*Task instructions*: Check every line of the entries for the string "gates" and return the ones that contain it.

Stored data

■ ■ ■ ■ ■

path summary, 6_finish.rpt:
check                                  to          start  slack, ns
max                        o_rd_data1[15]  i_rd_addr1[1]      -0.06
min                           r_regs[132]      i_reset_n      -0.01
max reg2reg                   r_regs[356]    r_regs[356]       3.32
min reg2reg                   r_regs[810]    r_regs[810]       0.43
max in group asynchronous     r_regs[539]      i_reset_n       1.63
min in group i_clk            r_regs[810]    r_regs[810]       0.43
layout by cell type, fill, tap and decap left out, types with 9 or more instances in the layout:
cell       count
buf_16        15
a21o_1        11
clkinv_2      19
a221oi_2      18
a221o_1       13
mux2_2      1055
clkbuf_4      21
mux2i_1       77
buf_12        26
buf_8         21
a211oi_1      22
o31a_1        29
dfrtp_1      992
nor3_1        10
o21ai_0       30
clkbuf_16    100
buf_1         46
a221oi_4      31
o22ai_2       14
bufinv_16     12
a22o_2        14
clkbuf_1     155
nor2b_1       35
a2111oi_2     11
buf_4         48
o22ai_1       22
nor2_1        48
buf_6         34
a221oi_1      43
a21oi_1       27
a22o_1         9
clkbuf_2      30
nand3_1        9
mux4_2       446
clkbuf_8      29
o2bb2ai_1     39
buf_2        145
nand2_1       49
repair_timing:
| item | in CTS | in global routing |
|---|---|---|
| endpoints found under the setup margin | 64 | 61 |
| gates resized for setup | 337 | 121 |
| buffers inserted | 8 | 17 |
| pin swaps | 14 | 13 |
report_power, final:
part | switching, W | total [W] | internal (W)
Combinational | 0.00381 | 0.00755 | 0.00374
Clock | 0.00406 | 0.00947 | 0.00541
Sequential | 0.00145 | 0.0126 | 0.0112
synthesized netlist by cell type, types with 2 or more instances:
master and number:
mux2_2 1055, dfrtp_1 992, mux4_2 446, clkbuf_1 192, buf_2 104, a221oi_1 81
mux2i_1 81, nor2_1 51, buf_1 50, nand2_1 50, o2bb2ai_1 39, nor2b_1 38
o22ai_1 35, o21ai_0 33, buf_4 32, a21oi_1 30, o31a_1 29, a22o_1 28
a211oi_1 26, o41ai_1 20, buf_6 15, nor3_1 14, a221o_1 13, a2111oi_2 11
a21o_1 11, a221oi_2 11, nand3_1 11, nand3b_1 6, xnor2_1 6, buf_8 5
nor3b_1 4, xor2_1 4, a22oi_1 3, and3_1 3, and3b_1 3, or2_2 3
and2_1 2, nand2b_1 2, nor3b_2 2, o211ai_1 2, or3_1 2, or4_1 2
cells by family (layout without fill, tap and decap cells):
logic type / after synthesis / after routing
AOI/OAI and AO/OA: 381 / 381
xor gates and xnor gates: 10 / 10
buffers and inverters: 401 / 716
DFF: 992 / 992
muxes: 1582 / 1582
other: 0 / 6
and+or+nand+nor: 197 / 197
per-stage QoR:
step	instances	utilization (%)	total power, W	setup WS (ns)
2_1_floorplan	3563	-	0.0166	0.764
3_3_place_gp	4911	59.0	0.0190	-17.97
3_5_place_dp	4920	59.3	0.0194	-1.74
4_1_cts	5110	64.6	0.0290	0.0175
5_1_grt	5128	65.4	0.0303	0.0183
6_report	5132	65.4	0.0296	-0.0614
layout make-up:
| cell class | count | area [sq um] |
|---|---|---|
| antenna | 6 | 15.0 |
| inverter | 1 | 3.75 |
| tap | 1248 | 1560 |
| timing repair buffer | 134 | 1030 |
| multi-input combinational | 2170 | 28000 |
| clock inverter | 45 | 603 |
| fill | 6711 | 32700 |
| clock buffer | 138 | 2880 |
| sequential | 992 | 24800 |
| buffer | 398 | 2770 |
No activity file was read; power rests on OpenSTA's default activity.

■ ■ ■ ■ ■

*Response for this exercise*:
| gates resized for setup | 337 | 121 |
xor gates and xnor gates: 10 / 10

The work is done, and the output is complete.